Step 1: Remove the old URLs
The old URLS are useless clutter at this point, so just get rid of them.
old: <p><a href=”http://www.infoworld.com/article/06/11/15/47OPstrategic_1.html”>XQuery and the power of learning by example | Column | 2006-11-15</a></p>
new: <p><a href=””>XQuery and the power of learning by example | Column | 2006-11-15</a></p>
how: Search for href=”, mark the spot, search for “>, delete the highlighted selection between the two search targets, go to the next line.
Step 2: Add query templates
We’ve already seen the pattern we need: site:infoworld.com “jon udell” “TITLE”. Now we’ll replace the empty URLs with URLs that include the pattern. To create the template, search Google or Bing for the pattern. (I used Bing but you can use Google the same way.) You’ll see some funny things in the URLs they produce, things like %3A and %22. These are alternate ways of representing the equals sign and the double quote. They make things harder to read, but you need them to preserve the integrity of the URL. Copy this URL from the browser’s location window to the clipboard.

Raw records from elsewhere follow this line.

### design.v
module KeyboardScanner(
  input clk,
  input rst,
  input [3:0] Row,  
  output reg [3:0] ColOut,  
  output reg [3:0] KeyData,  
  output reg KeyReady  
);
  parameter IDLE = 3'b000;
  parameter SCAN_1 = 3'b001;
  parameter SCAN_2 = 3'b010;
  parameter SCAN_3 = 3'b011;
  parameter SCAN_4 = 3'b100;
  parameter DEBOUNCE = 3'b101;
  parameter OUTPUT = 3'b110;
  reg [2:0] State, NextState;
  reg [2:0] DebounceCounter;
  reg [3:0] Key;  
  always @(posedge clk, negedge rst) begin
    if (rst == 0) begin
      State <= IDLE;
      ColOut <= 4'b1111;  
      DebounceCounter <= 0;
      KeyData <= 4'bxxxx;
      KeyReady <= 0;
    end 
    else begin
      State <= NextState;
      case (State)
        IDLE: begin
                ColOut <= 4'b0111;  
                NextState <= SCAN_1;
              end
        SCAN_1: begin
                        if (Row == 4'b0111) begin
                            Key <= Row;  
                            NextState <= DEBOUNCE; 
                        end
                        else if(Row == 4'b1011) begin
                            Key <= Row;  
                            NextState <= DEBOUNCE; 		 
                        end
                        else if(Row == 4'b1101) begin
                            Key <= Row;  
                            NextState <= DEBOUNCE ;		 
                        end
                        else if(Row == 4'b1110) begin
                            Key <= Row;  
                            NextState <= DEBOUNCE	;	 
                        end
                        else begin
                            ColOut <= 4'b1011;  
                            NextState <= SCAN_2;
                        end
               end
        SCAN_2: begin
                        if (Row == 4'b0111) begin
                            Key <= Row;  
                            NextState <= DEBOUNCE; 
                        end
                        else if(Row == 4'b1011) begin
                            Key <= Row;  
                            NextState <= DEBOUNCE; 		 
                        end
                        else if(Row == 4'b1101) begin
                            Key <= Row;  
                            NextState <= DEBOUNCE ;		 
                        end
                        else if(Row == 4'b1110) begin
                            Key <= Row;  
                            NextState <= DEBOUNCE	;	 
                        end
                        else begin
                            ColOut <= 4'b1101;  
                            NextState <= SCAN_3;
                         end
                end
        SCAN_3: begin
                        if (Row == 4'b0111) begin
                            Key <= Row;  
                            NextState <= DEBOUNCE; 
                        end
                        else if(Row == 4'b1011) begin
                            Key <= Row;  
                            NextState <= DEBOUNCE; 		 
                        end
                        else if(Row == 4'b1101) begin
                            Key <= Row;  
                            NextState <= DEBOUNCE ;		 
                        end
                        else if(Row == 4'b1110) begin
                            Key <= Row;  
                            NextState <= DEBOUNCE	;	 
                        end
                        else begin
                            ColOut <= 4'b1101;  
                            NextState <= SCAN_4;
                          end
                end
        SCAN_4: begin
                        if (Row == 4'b0111) begin
                            Key <= Row;  
                            NextState <= DEBOUNCE; 
                        end
                        else if(Row == 4'b1011) begin
                            Key <= Row;  
                            NextState <= DEBOUNCE; 		 
                        end
                        else if(Row == 4'b1101) begin
                            Key <= Row;  
                            NextState <= DEBOUNCE ;		 
                        end
                        else if(Row == 4'b1110) begin
                            Key <= Row;  
                            NextState <= DEBOUNCE	;	 
                        end
                        else begin
                            ColOut <= 4'b1111;  
                            NextState <= IDLE;
                          end
                  end
        DEBOUNCE: begin
                      DebounceCounter <= DebounceCounter + 1;
                      if (DebounceCounter == 3'd7) begin  
                        KeyData <= Key;  
                        KeyReady <= 1;
                        NextState <= OUTPUT;
                      end 
                      else begin
                        NextState <= DEBOUNCE;
                      end
                   end
        OUTPUT: begin
                      if (Row == Key) begin  
                        KeyReady <= 0;
                        NextState <= IDLE;
                        DebounceCounter <= 0;
                      end else begin
                        NextState <= OUTPUT;
                      end
                 end
      endcase
    end
  end
endmodule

old: <p><a href=””>XQuery and the power of learning by example | Column | 2006-11-15</a></p>
new: <p><a href=”http://www.bing.com/search?q=site%3Ainfoworld.com+%22jon+udell%22+%22%5BTITLE%5D%22″>XQuery and the power of learning by example | Column | 2006-11-15</a></p>
how: Copy the template URL to the clipboard. Then for each line, search for href=””, put the cursor after the first double quote, paste, and go to the next line.
Step 3: Replace [TITLE] in each template with the actual title
old: <p><a href=”http://www.bing.com/search?q=site%3Ainfoworld.com+%22jon+udell%22+%22%5BTITLE%5D%22″>XQuery and the power of learning by example | Column | 2006-11-15</a></p>
new: <p><a href=”http://www.bing.com/search?q=site%3Ainfoworld.com+%22jon+udell%22+%22XQuery and the power of learning by example%22″>XQuery and the power of learning by example | Column | 2006-11-15</a></p>
how: For each line, search for >”, mark the spot, search for |, paste, copy the highlighted section between the two search targets, search for [TITLE], put the cursor at [, delete the next 7 characters, paste from the clipboard.
Now that I’ve written all this down, I’ll admit it looks daunting, and doesn’t really qualify as a “no coding required” solution. It is a kind of coding, to be sure. But this kind of coding doesn’t involve a programming language. Instead you work out how to do things interactively, and then capture and replay those interactions.
I’ll also admit that, even though word processors like Microsoft Word and LibreOffice can do capture and replay, you’ll be hard pressed to pull off a transformation like this using those tools. They’re not set up to do incremental search, or switch between searching and editing while recording. So I didn’t use a word processor, I used a programmer’s text editor. Mine’s an ancient one from Lugaru Software, there are many others, all of which will be familiar only to programmers. Which, of course, defeats my argument for accessibility. If you are not a programmer, you are not going to want to acquire and use a tool made for programmers.
So I’m left with a question. Are there tools — preferably online tools — that make this kind of text transformation widely available? If not, there’s an opportunity to create one. What IFTTT is doing for manual integration of web services is something that could also be done for manual transformation of text. If you watch over an office worker’s shoulder for any length of time, you’ll see that kind of manual transformation happening. It’s a colossal waste of time (and source of error). I could have spent hours reformatting that listing page. Instead it took me a few minutes. In the time I saved I documented how to do it. I wasn’t able to give you a reusable and modifiable online recipe, but that’s doable and would be a wonderful thing to enable.